CRÍTICA E OPINIÃO SOBRE CINEMA

CINERAMA

CRÍTICA E OPINIÃO SOBRE CINEMA

As Tartarugas Também Voam ****

11.01.07, Rita

T.O.: Lakposhtha hâm parvaz mikonand. Realização: Bahman Ghobadi. Elenco: Soran Ebrahim, Avaz Latif, Saddam Hossein Feysal, Hiresh Feysal Rahman, Abdol Rahman Karim, Ajil Zibari. Nacionalidade: Irão / França / Iraque, 2004.





Satellite (Soran Ebrahim), é um carismático jovem de 13 anos que vive num campo de refugiados Curdos, na fronteira entre a Turquia e o Iraque. A sua alcunha deriva do seu talento na instalação de antenas de televisão. Satellite é uma figura paternal para as restantes crianças do campo, supervisionando o seu trabalho na recolha de minas terrestres cuja venda garante o dinheiro para a sua difícil sobrevivência. As capacidade de Satellite e seus parcos conhecimentos de inglês são valorizados por toda a aldeia que anseia por notícias da iminente invasão do Iraque pelas tropas de George W. Bush. Satellite ouve falar de um rapaz capaz de prever o futuro, e é então que conhece Hengov (Hiresh Faysal Rahman), um rapaz sem braços que viaja com a sua bonita irmã Agrin (Avaz Latif) e o seu irmão mais novo Riga (Abdol Rahman Karim).

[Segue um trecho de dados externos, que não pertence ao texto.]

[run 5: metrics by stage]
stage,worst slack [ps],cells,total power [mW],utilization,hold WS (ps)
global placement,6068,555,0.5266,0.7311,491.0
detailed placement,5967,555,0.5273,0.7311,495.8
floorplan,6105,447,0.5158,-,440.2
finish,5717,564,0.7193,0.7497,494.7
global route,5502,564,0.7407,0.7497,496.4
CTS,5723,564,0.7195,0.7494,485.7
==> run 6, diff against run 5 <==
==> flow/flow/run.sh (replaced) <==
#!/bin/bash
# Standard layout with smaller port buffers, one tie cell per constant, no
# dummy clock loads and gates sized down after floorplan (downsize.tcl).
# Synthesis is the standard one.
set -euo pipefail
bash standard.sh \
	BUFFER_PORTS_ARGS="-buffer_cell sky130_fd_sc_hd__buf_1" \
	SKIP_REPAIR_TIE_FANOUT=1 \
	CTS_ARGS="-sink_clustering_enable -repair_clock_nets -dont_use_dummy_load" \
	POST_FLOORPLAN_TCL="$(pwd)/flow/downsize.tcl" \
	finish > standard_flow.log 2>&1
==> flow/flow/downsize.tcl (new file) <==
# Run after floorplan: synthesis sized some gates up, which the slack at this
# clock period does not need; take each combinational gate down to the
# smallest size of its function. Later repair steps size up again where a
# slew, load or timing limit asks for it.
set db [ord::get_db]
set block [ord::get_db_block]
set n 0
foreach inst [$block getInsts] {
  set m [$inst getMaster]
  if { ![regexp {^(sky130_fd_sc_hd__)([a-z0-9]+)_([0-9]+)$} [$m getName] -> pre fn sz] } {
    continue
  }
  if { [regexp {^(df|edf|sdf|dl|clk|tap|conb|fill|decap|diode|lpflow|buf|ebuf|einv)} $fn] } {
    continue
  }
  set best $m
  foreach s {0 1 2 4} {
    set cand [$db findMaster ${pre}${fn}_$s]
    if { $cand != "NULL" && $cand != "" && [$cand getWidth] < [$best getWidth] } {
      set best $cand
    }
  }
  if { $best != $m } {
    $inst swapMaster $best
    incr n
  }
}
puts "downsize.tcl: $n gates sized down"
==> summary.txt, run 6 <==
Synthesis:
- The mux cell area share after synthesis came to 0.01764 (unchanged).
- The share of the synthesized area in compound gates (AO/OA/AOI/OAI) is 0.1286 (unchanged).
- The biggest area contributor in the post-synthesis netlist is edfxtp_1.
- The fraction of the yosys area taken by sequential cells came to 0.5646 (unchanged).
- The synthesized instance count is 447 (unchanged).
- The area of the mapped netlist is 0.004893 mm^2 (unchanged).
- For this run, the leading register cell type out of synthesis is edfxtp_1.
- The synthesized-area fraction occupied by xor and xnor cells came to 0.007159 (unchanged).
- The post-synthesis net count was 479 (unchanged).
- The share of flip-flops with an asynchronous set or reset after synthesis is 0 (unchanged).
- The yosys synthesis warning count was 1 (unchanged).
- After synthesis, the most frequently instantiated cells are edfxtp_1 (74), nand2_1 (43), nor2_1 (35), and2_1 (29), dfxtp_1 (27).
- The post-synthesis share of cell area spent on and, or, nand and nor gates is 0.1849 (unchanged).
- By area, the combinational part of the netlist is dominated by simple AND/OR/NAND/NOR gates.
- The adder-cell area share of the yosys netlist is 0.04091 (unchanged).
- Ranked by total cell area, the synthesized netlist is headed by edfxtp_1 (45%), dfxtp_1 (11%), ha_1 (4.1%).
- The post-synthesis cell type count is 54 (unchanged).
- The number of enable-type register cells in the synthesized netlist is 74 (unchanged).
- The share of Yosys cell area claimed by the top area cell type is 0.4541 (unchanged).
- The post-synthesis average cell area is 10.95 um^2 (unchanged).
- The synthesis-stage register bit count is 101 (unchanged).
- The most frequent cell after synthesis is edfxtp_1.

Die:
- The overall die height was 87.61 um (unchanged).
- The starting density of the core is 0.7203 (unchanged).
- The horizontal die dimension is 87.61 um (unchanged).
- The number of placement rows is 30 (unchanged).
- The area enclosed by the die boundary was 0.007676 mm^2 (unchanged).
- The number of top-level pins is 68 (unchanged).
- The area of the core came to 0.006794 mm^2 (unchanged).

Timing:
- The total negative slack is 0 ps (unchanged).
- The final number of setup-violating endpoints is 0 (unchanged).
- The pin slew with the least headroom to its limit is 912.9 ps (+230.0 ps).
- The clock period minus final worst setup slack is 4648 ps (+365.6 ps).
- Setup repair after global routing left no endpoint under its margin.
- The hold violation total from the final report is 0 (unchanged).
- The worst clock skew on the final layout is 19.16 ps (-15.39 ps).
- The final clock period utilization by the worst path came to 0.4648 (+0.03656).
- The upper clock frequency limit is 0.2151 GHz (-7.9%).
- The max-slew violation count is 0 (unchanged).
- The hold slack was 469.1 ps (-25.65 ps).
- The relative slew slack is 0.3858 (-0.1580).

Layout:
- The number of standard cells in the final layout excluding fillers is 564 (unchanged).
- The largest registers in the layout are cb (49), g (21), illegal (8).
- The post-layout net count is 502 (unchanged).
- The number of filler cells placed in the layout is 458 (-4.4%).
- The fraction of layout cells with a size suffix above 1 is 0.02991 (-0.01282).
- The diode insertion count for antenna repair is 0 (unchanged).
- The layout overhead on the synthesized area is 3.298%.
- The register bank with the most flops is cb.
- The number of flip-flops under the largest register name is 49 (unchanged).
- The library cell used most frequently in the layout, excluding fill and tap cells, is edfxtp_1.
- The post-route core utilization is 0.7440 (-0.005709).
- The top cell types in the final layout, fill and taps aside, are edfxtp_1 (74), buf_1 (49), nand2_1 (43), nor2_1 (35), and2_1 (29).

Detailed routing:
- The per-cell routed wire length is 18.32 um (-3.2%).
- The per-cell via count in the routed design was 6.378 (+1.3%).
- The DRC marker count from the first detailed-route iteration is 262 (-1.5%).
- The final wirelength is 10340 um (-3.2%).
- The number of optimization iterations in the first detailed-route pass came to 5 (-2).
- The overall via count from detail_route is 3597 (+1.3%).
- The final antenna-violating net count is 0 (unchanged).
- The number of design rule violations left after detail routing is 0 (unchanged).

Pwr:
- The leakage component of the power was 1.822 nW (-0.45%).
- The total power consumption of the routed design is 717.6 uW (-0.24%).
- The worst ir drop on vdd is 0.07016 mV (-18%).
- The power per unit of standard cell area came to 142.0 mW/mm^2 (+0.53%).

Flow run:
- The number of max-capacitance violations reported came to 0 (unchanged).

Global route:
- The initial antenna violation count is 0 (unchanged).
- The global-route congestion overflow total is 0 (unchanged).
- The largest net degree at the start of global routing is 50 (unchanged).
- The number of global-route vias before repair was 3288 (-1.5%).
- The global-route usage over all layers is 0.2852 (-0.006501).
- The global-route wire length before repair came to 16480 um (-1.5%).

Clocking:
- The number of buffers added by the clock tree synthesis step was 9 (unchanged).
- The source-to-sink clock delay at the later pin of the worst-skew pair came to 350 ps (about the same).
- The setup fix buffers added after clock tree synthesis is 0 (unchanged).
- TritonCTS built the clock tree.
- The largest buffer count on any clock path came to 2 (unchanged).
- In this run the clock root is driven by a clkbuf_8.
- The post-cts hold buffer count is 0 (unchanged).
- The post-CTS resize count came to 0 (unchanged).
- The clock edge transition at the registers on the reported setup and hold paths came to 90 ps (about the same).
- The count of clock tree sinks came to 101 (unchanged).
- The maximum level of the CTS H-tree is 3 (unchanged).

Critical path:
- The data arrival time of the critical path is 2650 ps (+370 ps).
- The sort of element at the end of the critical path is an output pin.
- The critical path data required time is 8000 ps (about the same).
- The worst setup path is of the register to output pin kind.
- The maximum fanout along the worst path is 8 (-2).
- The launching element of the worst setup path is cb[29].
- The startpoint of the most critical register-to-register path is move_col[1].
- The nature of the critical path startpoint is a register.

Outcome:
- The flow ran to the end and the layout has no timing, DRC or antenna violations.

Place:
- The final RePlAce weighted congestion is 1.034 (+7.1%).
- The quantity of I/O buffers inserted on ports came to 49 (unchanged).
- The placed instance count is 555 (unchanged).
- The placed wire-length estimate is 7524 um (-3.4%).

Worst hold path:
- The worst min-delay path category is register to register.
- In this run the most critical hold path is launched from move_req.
This design comes from an exercise in tuning for small area, a short achievable clock period and few clock cycles on the open sky130 flow, not from production work. The RTL of this run was laid out without a check of its function. Power and IR drop assume default switching activity.

--- config.mk ---
export PLATFORM = sky130hd
export DESIGN_NAME = battery_undervoltage_monitor
export DESIGN_NICKNAME = battery_undervoltage_monitor
export VERILOG_FILES = /design/flow/design.v
export SDC_FILE = /design/flow/constraint.sdc
export NUM_CORES = 4
export LEC_CHECK = 0
export CAP_MARGIN = 20
export CORE_MARGIN = 2
export CORE_UTILIZATION = 40
export SLEW_MARGIN = 20
--- constraint.sdc ---
create_clock -name core_clock -period 10.0 [get_ports {clk_i}]
set_input_delay 2.0000 -clock core_clock [delete_from_list [all_inputs] [get_ports {clk_i}]]
set_output_delay 2.0000 -clock core_clock [all_outputs]
set_load 0.01 [all_outputs]
--- run.sh ---
#!/bin/bash
# synth_recipe.tcl (not shown) runs the flow's synth.tcl, then flattens the netlist and writes it again
# the make line also repeats each setting of config.mk as NAME=value (left out here)
make -C /OpenROAD-flow-scripts/flow DESIGN_CONFIG=/design/flow/config.mk WORK_HOME=/design/flow/orfs CLKGATE_MAP_FILE= SYNTH_SCRIPT=/design/flow/synth_recipe.tcl finish
--- design.v ---
`timescale 1ns / 1ps
package bum_pkg;
  localparam int unsigned HistoryDepth = 64;
  localparam int unsigned MvW          = 16;
  localparam int unsigned TimeW        = 32;
  localparam int unsigned CfgAddrW     = 3;
  localparam int unsigned InDataW      = 48;
  localparam int unsigned OutDataW     = 24;
  localparam int unsigned Lanes        = 16;
  localparam int unsigned Blocks       = HistoryDepth / Lanes;
  localparam logic [MvW-1:0] CriticalReset = 16'd7000;
  localparam logic [MvW-1:0] WarningReset  = 16'd11500;
  localparam logic [MvW-1:0] DeadbandReset = 16'd50;
  localparam logic [MvW-1:0] WindowReset   = 16'd2000;
  localparam logic           AutoReset     = 1'b1;
  localparam logic FuncSample = 1'b0;
  localparam logic FuncCheck  = 1'b1;
  typedef enum logic [1:0] {
    LVL_UNKNOWN  = 2'd0,
    LVL_CRITICAL = 2'd1,
    LVL_WARNING  = 2'd2,
    LVL_NORMAL   = 2'd3
  } level_e;
  typedef enum logic [CfgAddrW-1:0] {
    CFG_CRITICAL     = 3'd0,
    CFG_WARNING      = 3'd1,
    CFG_DEADBAND     = 3'd2,
    CFG_WINDOW       = 3'd3,
    CFG_AUTO_DISABLE = 3'd4
  } cfg_addr_e;
endpackage
Background: an optimization exercise with open tools, aiming at small area, a short achievable clock period and few clock cycles. Do not read the settings as production practice. Where RTL was checked, it was by simulation tests only, not by an equivalence proof against the original. Power and IR drop assume default switching activity.

==> flow/design.v <==
`default_nettype none
package dlr_pkg;
  localparam int DEFAULT_FRAC_BITS   = 16;
  localparam int DEFAULT_COORD_BITS  = 14;
  localparam int DEFAULT_QUEUE_DEPTH = 4;
  localparam int CFG_W   = 13;
  localparam int IDX_W   = 24;
  localparam int COLOR_W = 32;
  localparam logic [CFG_W-1:0] RESET_SCREEN_WIDTH  = 13'd1280;
  localparam logic [CFG_W-1:0] RESET_SCREEN_HEIGHT = 13'd720;
  typedef enum logic {
    ACT_START   = 1'b0,
    ACT_ADVANCE = 1'b1
  } action_e;
  typedef enum logic {
    CFG_SCREEN_WIDTH  = 1'b0,
    CFG_SCREEN_HEIGHT = 1'b1
  } cfg_reg_e;
endpackage
`default_nettype wire
`default_nettype none
module dda_line_rasterizer #(
  parameter int FRAC_BITS   = dlr_pkg::DEFAULT_FRAC_BITS,
  parameter int COORD_BITS  = dlr_pkg::DEFAULT_COORD_BITS,
  parameter int QUEUE_DEPTH = dlr_pkg::DEFAULT_QUEUE_DEPTH
) (
  input  wire logic                         clk_i,
  input  wire logic                         rst_ni,
  input  wire logic                         cfg_we_i,
  input  wire logic                         cfg_index_i,
  input  wire logic [dlr_pkg::CFG_W-1:0]    cfg_wdata_i,
  input  wire logic                         in_valid_i,
  output      logic                         in_stall_o,
  input  wire logic                         action_i,
  input  wire logic signed [COORD_BITS-1:0] x_start_i,
  input  wire logic signed [COORD_BITS-1:0] y_start_i,
  input  wire logic signed [COORD_BITS-1:0] x_end_i,
  input  wire logic signed [COORD_BITS-1:0] y_end_i,
  input  wire logic [dlr_pkg::COLOR_W-1:0]  line_color_i,
  output      logic                         out_valid_o,
  input  wire logic                         out_stall_i,
  output      logic signed [COORD_BITS-1:0] pixel_x_o,
  output      logic signed [COORD_BITS-1:0] pixel_y_o,
  output      logic [dlr_pkg::IDX_W-1:0]    pixel_addr_o,
  output      logic [dlr_pkg::COLOR_W-1:0]  pixel_color_o,
  output      logic                         write_enable_o,
  output      logic                         last_pixel_o
);
  localparam int CRW     = 5;                        
  localparam int CR_STOP = (1 << CRW) - 3;           
  localparam int PH_RDY  = 19;                       
  logic [12:0] w_q, h_q;
  always_ff @(posedge clk_i or negedge rst_ni) begin
    if (!rst_ni) begin
      w_q <= dlr_pkg::RESET_SCREEN_WIDTH;
      h_q <= dlr_pkg::RESET_SCREEN_HEIGHT;
    end else if (cfg_we_i) begin
      if (cfg_index_i) h_q <= cfg_wdata_i;
      else             w_q <= cfg_wdata_i;
    end
  end
  logic            in_stall_q;
  logic            ir_v;                  
  logic            n_v;                   
  logic            a_act;                 
  logic            a_first;               
  logic [CRW-1:0]  cr_n, cr_a;            
  logic [4:0]      n_ph;                  
  logic signed [13:0] ir_xs, ir_ys, ir_xe, ir_ye;
  logic [31:0]        ir_col;
  logic signed [13:0] n_xs, n_ys;
  logic [31:0]        n_col;
  logic [14:0]        n_ra, n_rb;         
  logic               n_sx, n_sy, n_xmaj;
  logic [16:0]        n_q;                
  logic [23:0]        n_acc;              
  logic signed [13:0] a_x, a_y;           
  logic [23:0]        a_yw;               
  logic [15:0]        a_g;                
  logic               a_mv;               
  logic               a_tie;              
  logic [13:0]        a_cnt;              
  logic               a_lst;              
  logic [15:0]        a_qx;               
  logic               a_cin, a_neg, a_sx, a_sy, a_xmaj;
  logic acc_w, st_w, adv_w;
  assign in_stall_o = in_stall_q;
  assign acc_w = in_valid_i & ~in_stall_q;
  assign st_w  = acc_w & ~action_i;
  assign adv_w = acc_w & action_i;
  always_ff @(posedge clk_i) begin
    if (!ir_v) begin
      ir_xs  <= x_start_i;
      ir_ys  <= y_start_i;
      ir_xe  <= x_end_i;
      ir_ye  <= y_end_i;
      ir_col <= line_color_i;
    end
  end
  logic        n_rdy, ld;
  logic        n_neg;
  logic [15:0] n_qx;
  logic        n_cin;
  logic [14:0] dx_w, dy_w, rem2;
  logic        ge;
  logic        wbit_q;
  assign n_rdy = (n_ph == 5'(PH_RDY));
  assign ld    = ir_v & ~n_v & ~(a_act & a_first);
  assign n_neg = n_xmaj ? n_sy : n_sx;
  assign n_qx  = n_q[16:1];
  assign n_cin = n_q[0];
  assign dx_w = {ir_xe[13], ir_xe} - {ir_xs[13], ir_xs};
  assign dy_w = {ir_ye[13], ir_ye} - {ir_ys[13], ir_ys};
  logic [16:0] nr_x;
  assign nr_x = {n_rb[14:0], 1'b0, 1'b1} +
                {({2'b00, n_ra[13:0]} ^ {16{~n_rb[14]}}), ~n_rb[14]};
  assign rem2 = nr_x[15:1];
  assign ge   = ~nr_x[16];
  always_ff @(posedge clk_i) begin
    if (ld) begin
      n_ph  <= '0;
      n_xs  <= ir_xs;
      n_ys  <= ir_ys;
      n_col <= ir_col;
      n_ra  <= dx_w;
      n_rb  <= dy_w;
      n_acc <= '0;
      wbit_q <= w_q[12];
    end else begin
      if (!n_rdy) n_ph <= n_ph + 5'd1;
      if (n_ph <= 5'd12) begin
        n_acc <= {n_acc[22:0], 1'b0} + (wbit_q ? {{10{n_ys[13]}}, n_ys} : 24'd0);
      end
      wbit_q <= (n_ph <= 5'd11) ? w_q[4'(5'd11 - n_ph)] : 1'b0;
      if (n_ph == 5'd0) begin
        n_sx <= n_ra[14];
        n_sy <= n_rb[14];
        n_ra <= n_ra[14] ? -n_ra : n_ra;
        n_rb <= n_rb[14] ? -n_rb : n_rb;
      end else if (n_ph == 5'd1) begin
        n_xmaj <= (n_ra >= n_rb);
        n_ra   <= (n_ra >= n_rb) ? n_ra : n_rb;
        n_rb   <= (n_ra >= n_rb) ? n_rb : n_ra;
      end else if (!n_rdy) begin
        n_rb <= rem2;
        n_q  <= {n_q[15:0], ge ^ n_neg};    
      end
    end
  end
  logic        b_free, a_emit, a_last, newer, aband, load_sel, a_en, xfer;
  logic [17:0] gsum_x;
  logic [16:0] gsum;
  logic [16:0] g1_x;
  logic [15:0] g1;
  logic        c1;
  logic [14:0] yw_lo;
  logic [13:0] ad_lo;
  logic [10:0] yw_hi_inc, yw_hi_dec, yw_hi_nx;
  logic        r_le0, r_le1, r_neg, r_nxt_le0, tie_nxt;
  logic signed [13:0] a_min;
  logic [23:0] yw_plus;
  logic signed [13:0] x_out, y_out;
  logic        vis;
  logic [23:0] addr_w;
  logic signed [13:0] x_step, y_step;
  logic [23:0] yw_step;
  logic        y_moves;
  assign b_free   = ~out_valid_o | ~out_stall_i;
  assign a_last   = a_lst;
  assign newer    = n_v | ir_v;
  assign aband    = a_act & (cr_a == '0) & newer;
  assign a_emit   = a_act & (cr_a != '0) & b_free;
  assign load_sel = ~a_act | a_last;
  assign a_en     = a_emit | ~a_act;
  assign xfer     = a_en & load_sel & n_v & n_rdy;
  assign g1_x = {1'b0, ~n_qx[15], n_qx[14:0]} + 17'(n_cin);
  assign g1   = g1_x[15:0];
  assign c1   = n_qx[15] | g1_x[16];
  assign gsum_x = {1'b0, a_g, a_cin} + {1'b0, a_qx, a_cin};
  assign gsum   = gsum_x[17:1];
  assign y_moves = a_xmaj ? a_mv : 1'b1;
  assign x_step  = (a_xmaj | a_mv) ? (a_sx ? a_x - 14'sd1 : a_x + 14'sd1) : a_x;
  assign y_step  = y_moves ? (a_sy ? a_y - 14'sd1 : a_y + 14'sd1) : a_y;
  assign yw_hi_inc = a_yw[23:13] + 11'd1;
  assign yw_hi_dec = a_yw[23:13] - 11'd1;
  assign yw_lo     = {1'b0, a_yw[12:0], 1'b1} + {1'b0, w_q ^ {13{a_sy}}, a_sy};
  assign yw_hi_nx  = (yw_lo[14] ^ a_sy) ? (a_sy ? yw_hi_dec : yw_hi_inc) : a_yw[23:13];
  assign yw_plus   = {yw_hi_nx, yw_lo[13:1]};
  assign yw_step = y_moves ? yw_plus : a_yw;
  assign a_min     = a_xmaj ? a_y : a_x;
  assign r_neg     = a_min[13];
  assign r_le0     = r_neg | (a_min == 14'sd0);
  assign r_le1     = r_le0 | (a_min == 14'sd1);
  assign r_nxt_le0 = a_mv ? (a_neg ? r_le1 : r_neg) : r_le0;
  assign tie_nxt   = (a_g == 16'd0) & r_nxt_le0;
  always_ff @(posedge clk_i) begin
    if (a_en) begin
      if (load_sel) begin
        a_x    <= n_xs;
        a_y    <= n_ys;
        a_yw   <= n_acc;
        a_tie  <= 1'b0;
        a_cnt  <= n_ra[13:0];
        a_lst  <= (n_ra[13:0] == 14'd0);
        a_qx   <= n_qx;
        a_cin  <= n_cin;
        a_neg  <= n_neg;
        a_sx   <= n_sx;
        a_sy   <= n_sy;
        a_xmaj <= n_xmaj;
      end else begin
        a_x    <= x_step;
        a_y    <= y_step;
        a_yw   <= yw_step;
        a_tie  <= tie_nxt;
        a_cnt  <= a_cnt - 14'd1;
        a_lst  <= (a_cnt == 14'd1);
      end
      a_g  <= load_sel ? g1 : gsum[15:0];
      a_mv <= load_sel ? (c1 ^ n_neg) : (gsum[16] ^ a_neg);
    end
  end
  assign x_out = (a_tie & ~a_xmaj) ? a_x - 14'sd1 : a_x;
  assign y_out = (a_tie &  a_xmaj) ? a_y - 14'sd1 : a_y;
  assign vis   = ~a_tie & ~a_x[13] & ~a_y[13] &
                 (a_x[12:0] < w_q) & (a_y[12:0] < h_q);
  assign ad_lo  = {1'b0, a_yw[12:0]} + {1'b0, a_x[12:0]};
  assign addr_w = vis ? {(ad_lo[13] ? yw_hi_inc : a_yw[23:13]), ad_lo[12:0]} : 24'd0;
  always_ff @(posedge clk_i) begin
    if (a_emit) begin
      pixel_x_o      <= x_out;
      pixel_y_o      <= y_out;
      pixel_addr_o   <= addr_w;
      write_enable_o <= vis;
      last_pixel_o   <= a_last;
      if (a_first) pixel_color_o <= n_col;
    end
  end
  logic            n_v_d, ir_v_d;
  logic [CRW-1:0]  cr_n_d, cr_a_d;
  logic            adv_n, adv_a;
  assign adv_n  = adv_w & n_v;
  assign adv_a  = adv_w & ~n_v & a_act;
  assign n_v_d  = (n_v & ~xfer) | ld;
  assign ir_v_d = (ir_v & ~ld) | st_w;
  logic [CRW-1:0]  cr_n_p1, cr_a_p1, cr_a_m1;
  assign cr_n_p1 = cr_n + CRW'(1);
  assign cr_a_p1 = cr_a + CRW'(1);
  assign cr_a_m1 = cr_a - CRW'(1);
  always_comb begin
    if (xfer)                  cr_a_d = adv_n ? cr_n_p1 : cr_n;
    else if ((a_en & load_sel) | aband) cr_a_d = '0;
    else if (adv_a & ~a_emit)  cr_a_d = cr_a_p1;
    else if (a_emit & ~adv_a)  cr_a_d = cr_a_m1;
    else                       cr_a_d = cr_a;
    cr_n_d = (xfer | ld) ? '0 : (adv_n ? cr_n_p1 : cr_n);
  end
  always_ff @(posedge clk_i or negedge rst_ni) begin
    if (!rst_ni) begin
      in_stall_q  <= 1'b0;
      ir_v        <= 1'b0;
      n_v         <= 1'b0;
      a_act       <= 1'b0;
      a_first     <= 1'b0;
      cr_n        <= '0;
      cr_a        <= '0;
      out_valid_o <= 1'b0;
    end else begin
      ir_v        <= ir_v_d;
      n_v         <= n_v_d;
      cr_n        <= cr_n_d;
      cr_a        <= cr_a_d;
      in_stall_q  <= ir_v_d | (n_v ? (cr_n >= CRW'(CR_STOP)) : (cr_a >= CRW'(CR_STOP)));
      out_valid_o <= a_emit | (out_valid_o & out_stall_i);
      if (a_en & load_sel) begin
        a_act   <= n_v & n_rdy;
        a_first <= 1'b1;
      end else if (aband) begin
        a_act   <= 1'b0;
      end else if (a_emit) begin
        a_first <= 1'b0;
      end
    end
  end
endmodule
`default_nettype wire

São estas as personagens de “As Tartarugas Também Voam”, crianças e adolescentes que parecem envelhecer perante os nossos olhos, vivendo quotidianamente uma trágica realidade, numa sociedade forçada por circunstâncias extremas, como símbolo da experiência de todos os refugiados, paralisados e, simultaneamente, impelidos pelos mesmo desespero. A excessiva actividade de Satellite parece ser aquilo que o protege de reflectir sobre a sua própria vida.


Durante anos os Curdos lutaram com a Turquia, o Iraque, o Irão e a Síria no sentido de definirem uma nação que todos os outros estados se recusam a reconhecer. Aqui, esperam ansiosamente pela chegada dos americanos e pela queda de Saddam Hussein, mas é bem possível que o seu futuro esteja fora do seu alcance. Perante a incerteza do seu destino, desenham-se dois caminhos. Ao optimismo irredutível de Satellite (representado pela colorida bicicleta que o acompanha), marcado pela coragem e por uma estranha sabedoria, opõe-se a alma ferida, atormentada e agonizante de Agrin.


Bahman Ghobadi (“Um Tempo Para Cavalos Bêbados”, 2000), ele próprio Curdo-Iraniano, utiliza imagens duras e cruas ao colocar caras na abstracção de que ouvimos falar de longe, mas em nenhum momento o seu intuito é chocar ou explorar o sofrimento humano. Neste retrato de miséria humana, onde a beleza e o horror se misturam de uma forma perturbante, não há lugar para a auto-comiseração. Ghobadi tem também o talento de encontrar humor no meio da desolação, tirando todo o partido da espontaneidade, autenticidade e força de um conjunto de actores não-profissinais, muitos dos quais reais refugiados e alguns deles com os corpos mutilados por minas terrestres. Outro dos méritos de Ghobadi é ter conseguido evitar uma abordagem política. Mas o sentimento final de desilusão não deixa de fazer pensar na utilização que os EUA fazem de quem lhes convém, para depois os largarem à sua sorte quando a sua utilidade termina.


Entre sofrimentos e profecias, a salvação deste inferno não é uma questão de fé. Nesta parte do mundo ainda não é possível um final feliz.